Segment Start: INFORMATION SHOWN

Background: an optimization exercise with open tools, aiming at small area, a short achievable clock period and few clock cycles. Do not read the settings as production practice. The RTL was checked by simulation tests, not by an equivalence proof against the original design. Power is estimated from default activity; no workload was simulated.

[flow/design.v]
module xpfe (
    input             clk,
    input             rst,
    input      [4:0]  cfg_nh,
    input      [127:0] cfg_ids,
    input             in_valid,
    output            in_ready,
    input             in_kind,
    input      [31:0] in_data,
    output reg        tx_valid,
    input             tx_ready,
    output reg [7:0]  tx_data,
    output reg        tx_last,
    input             tx_err,
    output reg        res_valid,
    input             res_ready,
    output reg [2:0]  res_code,
    output reg        ev_valid,
    input             ev_ready,
    output reg [2:0]  ev_kind,
    output     [3:0]  ev_handle,
    output reg [3:0]  ev_reg,
    output     [7:0]  ev_id,
    output     [7:0]  ev_status,
    output reg [15:0] ev_a,
    output     [15:0] ev_b
);
    localparam [15:0] C4 = 16'h0E28;    
    localparam integer R  = 4;          
    function [15:0] crc_step;
        input [15:0] acc;
        input [7:0]  b;
        reg   [15:0] t;
        integer k;
        begin
            t = {acc[15:8] ^ b, 8'h00};
            for (k = 0; k < 8; k = k + 1)
                t = t[15] ? ((t << 1) ^ 16'h8005) : (t << 1);
            crc_step = {acc[7:0], 8'h00} ^ t;
        end
    endfunction
    function [1:0] kmp_next;
        input [1:0] s;
        input [7:0] b;
        begin
            case (s)
                2'd0: kmp_next = (b == 8'hFF) ? 2'd1 : 2'd0;
                2'd1: kmp_next = (b == 8'hFF) ? 2'd2 : 2'd0;
                2'd2: kmp_next = (b == 8'hFD) ? 2'd3 : (b == 8'hFF) ? 2'd2 : 2'd0;
                default: kmp_next = (b == 8'hFF) ? 2'd1 : 2'd0;
            endcase
        end
    endfunction
    function [7:0] reg_addr;
        input [3:0] r;
        begin
            case (r)
                4'd0:  reg_addr = 8'h19;
                4'd1:  reg_addr = 8'h1E;
                4'd2:  reg_addr = 8'h25;
                4'd3:  reg_addr = 8'h20;
                4'd4:  reg_addr = 8'h27;
                4'd5:  reg_addr = 8'h18;
                4'd6:  reg_addr = 8'h0B;
                4'd7:  reg_addr = 8'h29;
                4'd8:  reg_addr = 8'h2D;
                4'd9:  reg_addr = 8'h2E;
                4'd10: reg_addr = 8'h1D;
                4'd11: reg_addr = 8'h1C;
                4'd12: reg_addr = 8'h1B;
                default: reg_addr = 8'h00;
            endcase
        end
    endfunction
    function reg_wide;
        input [3:0] r;
        begin
            reg_wide = (r == 4'd1) || (r == 4'd2) || (r == 4'd3) ||
                       (r == 4'd4) || (r == 4'd7);
        end
    endfunction
    integer i;
    reg        rdy;            
    reg        iv, ik;         
    reg [2:0]  icode;          
    reg [3:0]  ih, ireg;
    reg [15:0] idat;
    reg        al;             
    reg [3:0]  n;              
    reg [1:0]  kmp;            
    reg [1:0]  ikmp;           
    reg        iseen;          
    reg [15:0] rcrc;
    reg [7:0]  b4, b5, b6, b7, b8, b9, b10;    
    reg [7:0]  bc0, bc1;       
    reg        L4, L5, L6;     
    reg        rep;            
    reg [3:0]  rp, rend;
    reg        xL4, xL5;       
    reg [7:0]  rpr;            
    reg        hhit;
    reg [3:0]  hidx;
    reg [3:0]  pend [0:15];
    reg [24:0] q0, q1;         
    reg        qv0, qv1;
    reg [2:0]  rq [0:R-1];     
    reg [R-1:0] rqv;
    assign in_ready = rdy;
    wire [7:0]  c_op  = in_data[31:24];
    wire [3:0]  c_h   = in_data[23:20];
    wire [3:0]  c_reg = in_data[19:16];
    wire        c_rd  = (c_op == 8'h02);
    reg  [15:0] id254;
    always @(*)
        for (i = 0; i < 16; i = i + 1)
            id254[i] = (cfg_ids[i*8 +: 8] == 8'd254);
    reg  [2:0]  c_code;
    always @(*) begin
        if (c_op != 8'h02 && c_op != 8'h03)   c_code = 3'd2;
        else if ({1'b0, c_h} >= cfg_nh)       c_code = 3'd3;
        else if (c_reg > 4'd12)               c_code = 3'd4;
        else if (c_rd && id254[c_h])          c_code = 3'd5;
        else                                  c_code = {2'b00, c_rd};
    end
    wire        i_frame = (icode[2:1] == 2'b00);
    wire        i_rd    = icode[0];
    wire ev_hold = ev_valid && (al || kmp == 2'd3);    
    wire cmd_ok  = !qv1 && !rqv[R-1];
    wire rx_ok   = !rep && !ev_hold;
    wire take    = iv && (ik ? cmd_ok : rx_ok);
    wire rx_in   = take && !ik;
    wire cmd_in  = take && ik;
    wire        rstep = rep && !ev_valid;
    wire [7:0]  ib    = idat[7:0];
    wire [7:0]  pb    = rep ? rpr : ib;
    wire        pstep = rx_in || rstep;
    wire [15:0] rL    = {b6, b5};
    wire        Lok   = L4 || L5 || L6;
    wire        inc   = !n[3] || (n == 4'd8) || (n == 4'd9 && !L4) || (n == 4'd10 && L6);
    wire        malf  = al && !rep && (n == 4'd10) && !Lok;
    wire        chk   = al && !rep && ((L4 && n == 4'd10) || (L5 && n == 4'd11) || (L6 && n == 4'd12));
    wire        crcok = (rcrc == {ib, bc0});
    wire        drop1 = malf || (chk && !crcok);
    wire        evnew = pstep && (malf || chk);
    wire        ifull = (ikmp == 2'd3) && (pb == 8'h00);
    wire        ifuli = (ikmp == 2'd3) && (ib == 8'h00);
    wire [1:0]  iknx  = kmp_next(ikmp, pb);
    wire [1:0]  iknxi = kmp_next(ikmp, ib);
    reg  [7:0]  rpb;
    always @(*) begin
        case (rp + 4'd1)
            4'd5:    rpb = b5;
            4'd6:    rpb = b6;
            4'd7:    rpb = b7;
            4'd8:    rpb = b8;
            4'd9:    rpb = xL4 ? bc0 : b9;
            4'd10:   rpb = xL4 ? bc1 : xL5 ? bc0 : b10;
            4'd11:   rpb = xL5 ? bc1 : bc0;
            default: rpb = bc1;
        endcase
    end
    reg        al_n, rep_n;
    reg [1:0]  kmp_n;
    always @(*) begin
        al_n  = al;
        kmp_n = kmp;
        rep_n = rep;
        if (rstep && rp == rend)
            rep_n = 1'b0;
        if (pstep) begin
            if (!al) begin
                if (kmp == 2'd3 && pb == 8'h00)
                    al_n = 1'b1;
                else
                    kmp_n = kmp_next(kmp, pb);
            end else if (drop1) begin
                al_n = 1'b0;
                if (iseen || ifuli) begin
                    kmp_n = 2'd0;
                    rep_n = 1'b1;
                end else begin
                    kmp_n = iknxi;
                end
            end else if (chk) begin
                al_n  = 1'b0;
                kmp_n = 2'd0;
            end
        end
        if (rst) begin
            al_n  = 1'b0;
            kmp_n = 2'd0;
            rep_n = 1'b0;
        end
    end
    reg        lk_hit;
    reg [3:0]  lk_idx;
    always @(*) begin
        lk_hit = 1'b0;
        lk_idx = 4'd0;
        for (i = 0; i < 16; i = i + 1) begin
            if ((i < cfg_nh) && (cfg_ids[i*8 +: 8] == b4)) begin
                lk_hit = 1'b1;
                lk_idx = lk_idx | i[3:0];
            end
        end
        if (b4 == 8'd254)
            lk_hit = 1'b0;
    end
    always @(posedge clk) begin
        hhit <= lk_hit;
        hidx <= lk_idx;
        L4   <= (rL == 16'd4);
        L5   <= (rL == 16'd5);
        L6   <= (rL == 16'd6);
        al   <= al_n;
        kmp  <= kmp_n;
        rep  <= rep_n;
        if (pstep && al) begin
            case (n)
                4'd4: b4 <= pb;
                4'd5: b5 <= pb;
                4'd6: b6 <= pb;
                4'd7: b7 <= pb;
                4'd8: b8 <= pb;
                4'd9: begin
                    if (L4) bc0 <= pb;
                    else    b9  <= pb;
                end
                4'd10: begin
                    if (L4)      bc1 <= pb;
                    else if (L5) bc0 <= pb;
                    b10 <= L5 ? 8'h00 : pb;
                end
                4'd11: begin
                    if (L5) bc1 <= pb;
                    else    bc0 <= pb;
                end
                default: bc1 <= pb;
            endcase
        end
        if (rstep) begin
            rp  <= rp + 4'd1;
            rpr <= rpb;
        end
        if (pstep) begin
            if (!al) begin
                if (kmp == 2'd3 && pb == 8'h00) begin
                    n     <= 4'd4;
                    rcrc  <= C4;
                    ikmp  <= 2'd0;
                    iseen <= 1'b0;
                end
            end else if (drop1) begin
                rp   <= 4'd4;
                rpr  <= b4;
                rend <= n;
                xL4  <= L4;
                xL5  <= L5;
            end else if (!chk) begin
                n <= n + 4'd1;
                if (inc)
                    rcrc <= crc_step(rcrc, pb);
                if (!iseen) begin
                    if (ifull)
                        iseen <= 1'b1;
                    else
                        ikmp <= iknx;
                end
            end
        end
    end
    wire evv_n = !rst && ((ev_valid && !ev_ready) || evnew);
    always @(posedge clk) begin
        ev_valid <= evv_n;
        if (evnew) begin
            ev_reg <= pend[hidx];
            if (malf) begin
                ev_kind <= 3'd2;
                ev_a    <= rL;
            end else if (!crcok) begin
                ev_kind <= 3'd3;
                ev_a    <= rcrc;
            end else if (!hhit) begin
                ev_kind <= 3'd4;
                ev_a    <= rL;
            end else begin
                ev_kind <= L4 ? 3'd0 : 3'd1;
                ev_a    <= {b10, b9};
            end
        end
    end
    assign ev_id     = b4;
    assign ev_status = b8;
    assign ev_handle = hidx;
    assign ev_b      = {bc1, bc0};
    always @(posedge clk) begin
        if (rst) begin
            for (i = 0; i < 16; i = i + 1)
                pend[i] <= 4'd15;
        end else if (cmd_in && i_frame && i_rd) begin
            pend[ih] <= ireg;
        end
    end
    wire        h_rd   = q0[24];
    wire [3:0]  h_reg  = q0[23:20];
    wire [3:0]  h_h    = q0[19:16];
    wire [15:0] h_val  = q0[15:0];
    wire        h_wide = reg_wide(h_reg);
    wire        h_l7   = h_rd || h_wide;
    wire [7:0]  h_id   = cfg_ids[h_h*8 +: 8];
    wire [7:0]  h_p2   = h_rd ? (h_wide ? 8'd2 : 8'd1) :
                         (h_reg == 4'd0) ? {5'd0, h_val[2:0]} : h_val[7:0];
    wire [7:0]  h_p3   = h_rd ? 8'h00 : h_val[15:8];
    reg        busy;
    reg [3:0]  tidx;           
    reg [15:0] tcrc;
    reg        t_fin;          
    reg        fdone, ferr;    
    wire        t_ld   = !tx_valid || tx_ready;
    wire        t_acc  = tx_valid && tx_ready;
    wire [15:0] t_cnx  = crc_step(tcrc, tx_data);
    wire        t_go   = t_ld && busy && !tx_last && !(t_fin && fdone);
    wire        t_new  = t_ld && (!busy || tx_last) && qv0;
    wire        q_pop  = t_go && t_fin;
    reg [7:0] t_byte;
    always @(*) begin
        case (tidx)
            4'd3:  t_byte = h_id;
            4'd4:  t_byte = h_l7 ? 8'd7 : 8'd6;
            4'd6:  t_byte = {7'd1, !h_rd};
            4'd7:  t_byte = reg_addr(h_reg);
            4'd9:  t_byte = h_p2;
            4'd10: t_byte = h_l7 ? h_p3 : t_cnx[7:0];
            4'd11: t_byte = h_l7 ? t_cnx[7:0] : tcrc[15:8];
            4'd12: t_byte = tcrc[15:8];
            4'd0:  t_byte = 8'hFF;
            4'd1:  t_byte = 8'hFD;
            default: t_byte = 8'h00;
        endcase
    end
    always @(posedge clk) begin
        if (rst) begin
            tx_valid <= 1'b0;
            busy     <= 1'b0;
        end else begin
            if (t_acc && (tidx[3:2] == 2'b01 || tidx[3:2] == 2'b10 || (tidx == 4'd11 && h_l7)))
                tcrc <= t_cnx;
            if (t_new) begin
                tx_valid <= 1'b1;
                tx_data  <= 8'hFF;
                tx_last  <= 1'b0;
                tidx     <= 4'd0;
                t_fin    <= 1'b0;
                busy     <= 1'b1;
                tcrc     <= C4;
            end else if (t_go) begin
                tx_valid <= 1'b1;
                tx_data  <= t_byte;
                tx_last  <= t_fin;
                tidx     <= tidx + 4'd1;
                t_fin    <= h_l7 ? (tidx == 4'd11) : (tidx == 4'd10);
            end else if (t_acc) begin
                tx_valid <= 1'b0;
                if (tx_last)
                    busy <= 1'b0;
            end
        end
    end
    wire [2:0] rh    = rq[0];
    wire       r_pop = rqv[0] && (!res_valid || res_ready) && (rh != 3'd0 || fdone);
    always @(posedge clk) begin
        if (rst) begin
            res_valid <= 1'b0;
            fdone     <= 1'b0;
        end else begin
            if (r_pop) begin
                res_valid <= 1'b1;
                res_code  <= (rh != 3'd0) ? rh : {2'b00, ferr};
                if (rh == 3'd0)
                    fdone <= 1'b0;
            end else if (res_ready) begin
                res_valid <= 1'b0;
            end
            if (t_acc && tx_last) begin
                fdone <= 1'b1;
                ferr  <= tx_err;
            end
        end
    end
    wire         q_push = cmd_in && i_frame;
    wire [24:0]  q_new  = {i_rd, ireg, ih, idat};
    wire [R-1:0] rvs    = r_pop ? {1'b0, rqv[R-1:1]} : rqv;    
    wire         qv0_n  = !rst && (q_push || (qv0 && !q_pop) || qv1);
    wire         qv1_n  = !rst && ((q_push && qv0 && !q_pop) || (qv1 && !q_pop));
    wire [R-1:0] rqv_n  = rst ? {R{1'b0}} : cmd_in ? {rvs[R-2:0], 1'b1} : rvs;
    always @(posedge clk) begin
        if (q_push && (!qv0 || q_pop))
            q0 <= q_new;
        else if (q_pop)
            q0 <= q1;
        if (q_push && qv0 && !q_pop)
            q1 <= q_new;
        for (i = 0; i < R; i = i + 1) begin
            if (cmd_in && !rvs[i] && (i == 0 || rvs[(i > 0) ? i - 1 : 0]))
                rq[i] <= i_frame ? 3'd0 : icode;
            else if (r_pop && i < R - 1)
                rq[i] <= rq[(i < R - 1) ? i + 1 : i];
        end
        qv0 <= qv0_n;
        qv1 <= qv1_n;
        rqv <= rqv_n;
    end
    wire iv_n = !rst && (rdy ? in_valid : iv);
    wire ik_n = rdy ? in_kind : ik;
    wire rdy_n = !iv_n || (ik_n ? (!qv1_n && !rqv_n[R-1])
                                : (!rep_n && !(evv_n && (al_n || kmp_n == 2'd3))));
    always @(posedge clk) begin
        iv  <= iv_n;
        ik  <= ik_n;
        rdy <= rdy_n;
        if (rdy) begin
            icode <= c_code;
            ih    <= c_h;
            ireg  <= c_reg;
            idat  <= in_data[15:0];
        end
    end
endmodule
[flow/flow/run.sh]
#!/bin/bash
# The standard layout, except that the port buffers are the platform's
# smallest buffer (buf_1) instead of the delay buffer buffer_ports picks.
# Each tool's output is kept under orfs/logs; make's own output goes to
# standard.log.
set -euo pipefail
export BUFFER_PORTS_ARGS="-buffer_cell sky130_fd_sc_hd__buf_1"
bash standard.sh > standard.log 2>&1
[flow/standard.sh]
#!/bin/bash
# synth_recipe.tcl (not shown) runs the flow's synth.tcl, then flattens the netlist and writes it again
# the make line also repeats each setting of config.mk as NAME=value (left out here)
make -C /OpenROAD-flow-scripts/flow DESIGN_CONFIG=/design/flow/config.mk WORK_HOME=/design/flow/orfs CLKGATE_MAP_FILE= SYNTH_SCRIPT=/design/flow/synth_recipe.tcl "${@:-finish}"
[flow/config.mk]
export PLATFORM = sky130hd
export DESIGN_NAME = xpfe
export DESIGN_NICKNAME = xpfe
export VERILOG_FILES = /design/flow/design.v
export SDC_FILE = /design/flow/constraint.sdc
export NUM_CORES = 4
export LEC_CHECK = 0
export CAP_MARGIN = 20
export CORE_MARGIN = 2
export CORE_UTILIZATION = 40
export SETUP_SLACK_MARGIN = 5
export SLEW_MARGIN = 20
[flow/constraint.sdc]
create_clock -name core_clock -period 8.0 [get_ports {clk}]
set_input_delay 1.6000 -clock core_clock [delete_from_list [all_inputs] [get_ports {clk}]]
set_output_delay 1.6000 -clock core_clock [all_outputs]
set_load 0.01 [all_outputs]
==> run notes, run 1 <==
Commonest non-fill, non-tap cells in the layout = 311 x edfxtp_1, 242 x buf_1, 102 x xnor2_1
GRT met3 Usage = 0.07143
Slowest CP cell = nor2_1
GRT overflow = 0
DP Worst Slack = 3.970 ns
Hold path cells = 0
Post-Route Setup TNS = 0 ns
GR peak layer = met2
Syn Std Cell Area = 19660 sq um
Ratio of cells with drive above 1 in the final layout = 0.1519
Most Frequent Cell on Critical Path = a211oi_1
Cells after Synth = 1625
Final Max Slew Viols = 0
Lkg Pwr = 7.240 nW
Least-Margin Pin Slew = 0.9733 ns
Die area = 50930 sq um
Die height = 225.7 um
Critical path type = in -> reg
Crit path largest cell delay = 0.43 ns
Top flop regs = pend x64, q0 x25, q1 x25
GR Util met1 = 0.3171
Crit-path cells = buf_1, nand4b_1, nor2_1, a211oi_1, a211oi_1, a311oi_1, a211o_1, a21oi_1
Number of fillers in the final layout = 4396
Clk root buf = clkbuf_16
Hold Path Sink = q1[8]$_DFFE_PP_
Total GRT Usage = 0.2605
Register area share after synthesis = 0.5199
Largest net degree at the start of global routing = 30
Final period util = 0.3818
GRT met2 Usage = 0.4369
Syn Nets = 1828
Dpl hpwl = 50.20 mm
# setup viols final = 0
Max VDD drop = 121.8 uV
Vias per cell = 5.855
Final critical-path required period = 3.054 ns
Max cap viols = 0
Max frequency = 327.4 MHz
Most common cell after layout, fill and taps aside = edfxtp_1
Synth-to-layout area growth = 17.33%
RSZ-0062 raised after global routing = yes
Final hold vios = 0
Reg2reg path depth = 9
Final Power = 4.154 mW
Post-synth EDFFs = 311
Max Buffers Root-to-Sink = 3
H-tree level count = 2
DR DRC count = 0
Pre-Repair DR Iteration Count = 8
Seq. cell area = 10230 sq um
Initial antenna violation count = 22
Core area = 48750 sq um
Clock Sinks = 355
Yosys warning count = 2
CTS tree = done
Status = complete, no violations
Clock latency (worst-skew pair) = 0.58 ns
Startpoint Class = input port
FF-to-FF Start = idat[1]$_DFFE_PP_
Syn avg cell area = 12.10 sq um
Post-route ant nets = 0
Final WL = 67.08 mm
Unique masters post-synth = 95
Hold_sp = idat[8]$_DFFE_PP_
Setup WS post-layout = 4.946 ns
Post-synthesis register bit count = 355
Initial Utilization = 0.4032
Routability Congestion = 0.9524
Rows = 81
Via count = 15040
Number of DRC markers in iteration 0 = 1390
Multi-input gate area = 9114 sq um
Vias in the first global route = 14880
Top FF cell, synth = edfxtp_1
Required time worst endpoint = 8.41 ns
Reg-to-Reg End = rpr[0]$_DFF_P_
Post-synth ARST share = 0
Clock slew at reported path FFs = 0.06 ns
Power Density = 180.1 nW/um^2
Reg with most FFs = pend
Number of port buffers = 247
Die width = 225.7 um
Critical Path Fanout Max = 3
R2R setup slack = 5.06 ns
Max-Slew Margin vs Limit = 0.3498
CP Data Arrival Time = 3.46 ns
Kind of end point of the critical path = flip-flop
Cts hold-fix bufs = 0
Clk_skew = 0.02927 ns
First-pass GRT wire length = 97.11 mm
Clock buffer count from CTS = 40
Largest register FFs = 64
WL/cell = 26.11 um
Hold crit path type = reg -> reg
IO Count = 248
Total Nets Final = 2069
## timing repair
action / in CTS / in global routing
pin swaps: 2 / 4
setup endpoints to repair: 155 / 94
gates resized for setup: 44 / 22
setup buffers: 7 / 9
cloned: 2 / 2
## cell families after synthesis
kind of cell,share of synthesized area
compound gates,0.09917
xor+xnor,0.09337
fa+ha+maj,0.01909
buf+inv,0.02941
flops,0.5199
mux,0.1023
simple gates,0.1368
## cell type report
cell class	count	area share
clock buffers	51	0.04877
inverters	45	0.007595
flip-flops and latches	355	0.4434
diodes	9	0.0009765
well taps	664	0.03602
clock inverters	21	0.007757
repair buffers	292	0.06032
multi-input cells	1132	0.3951
## per-stage QoR
step	cell area [sq um]	cells	hold slack (ns)	utilization
4_1_cts	22860	2549	0.4440	0.4690
3_3_place_gp	21330	2468	0.4405	0.4375
6_report	23060	2569	0.4423	0.4731
2_1_floorplan	19780	1625	0.4222	-
5_1_grt	23050	2564	0.4493	0.4729
3_5_place_dp	21330	2468	0.4296	0.4376
## critical path, delay by kind of cell
family	cells	cell delay, ns
and+or+nand+nor	2	0.56
buffers and inverters	1	0.22
AOI/OAI and AO/OA	5	1.06
## how the worst max path moves through the flow
stage | startpoint | to | cells past startpoint | slack, ns
final | cfg_ids[22] | icode[2]$_SDFFCE_PP0P_ | 8 | 4.95
after global routing | idat[1]$_DFFE_PP_ | rpr[1]$_DFF_P_ | 9 | 4.96
after CTS | rst | pend[0][0]$_SDFFCE_PN1P_ | 8 | 5.00
after detailed placement | tx_ready | flip-flop | 9 | 3.97
after global placement | tx_ready | flip-flop | 9 | 4.05
after floorplan | tx_ready | flip-flop | 9 | 4.73
## layer usage
| layer | vias up | routed length [um] | part of all wire |
|---|---|---|---|
| li1 | 6685 | - | - |
| met1 | 7486 | 25490 | 0.38 |
| met2 | 673 | 32500 | 0.48 |
| met3 | 171 | 6131 | 0.091 |
| met4 | 26 | 2817 | 0.042 |
| met5 | - | 138 | 0.0021 |
## synthesized netlist by cell type, types with 4 or more instances
master | n | share of area
a2111oi_0 | 4 | 0.0018
a211o_1 | 6 | 0.0027
a211oi_1 | 14 | 0.0053
a21o_1 | 5 | 0.0019
a21oi_1 | 60 | 0.015
a221o_1 | 14 | 0.0071
a221oi_1 | 11 | 0.0049
a22oi_1 | 24 | 0.0092
a31o_2 | 5 | 0.0022
a31oi_1 | 14 | 0.0045
and2_1 | 19 | 0.0060
and3_1 | 4 | 0.0013
buf_1 | 4 | 0.00076
buf_2 | 30 | 0.0076
clkbuf_1 | 60 | 0.011
dfxtp_1 | 44 | 0.045
edfxtp_1 | 311 | 0.48
ha_1 | 30 | 0.019
inv_1 | 44 | 0.0084
mux2_2 | 40 | 0.023
mux2i_1 | 9 | 0.0046
mux2i_2 | 4 | 0.0028
mux4_2 | 61 | 0.070
nand2_1 | 89 | 0.017
nand2b_1 | 26 | 0.0083
nand3_1 | 37 | 0.0094
nand4_1 | 39 | 0.012
nand4b_1 | 17 | 0.0076
nor2_1 | 99 | 0.019
nor2b_1 | 11 | 0.0035
nor3_1 | 36 | 0.0092
nor3b_1 | 6 | 0.0023
nor4_1 | 32 | 0.010
o211ai_1 | 11 | 0.0042
o21a_1 | 6 | 0.0023
o21ai_0 | 46 | 0.012
o21ai_1 | 9 | 0.0023
o311ai_0 | 4 | 0.0018
or2_1 | 35 | 0.011
or2_2 | 4 | 0.0013
or3_1 | 29 | 0.0092
xnor2_1 | 102 | 0.045
xor2_1 | 94 | 0.042
## where the power goes
part	internal (mW)	switching [mW]	leakage (nW)
registers	2.02	0.0306	3.06
logic	0.104	0.155	3.55
clock network	1.06	0.783	0.634
total	3.19	0.968	7.24
Testbench counts, summed over its fixed seeds: cycles 27,985.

Segment End: INFORMATION SHOWN

## WHAT TO WORK ON
Whenever the string "integer" shows up in a line of the records, copy that line.

## ANSWER TO THIS EXERCISE
    localparam integer R  = 4;          
        integer k;
    integer i;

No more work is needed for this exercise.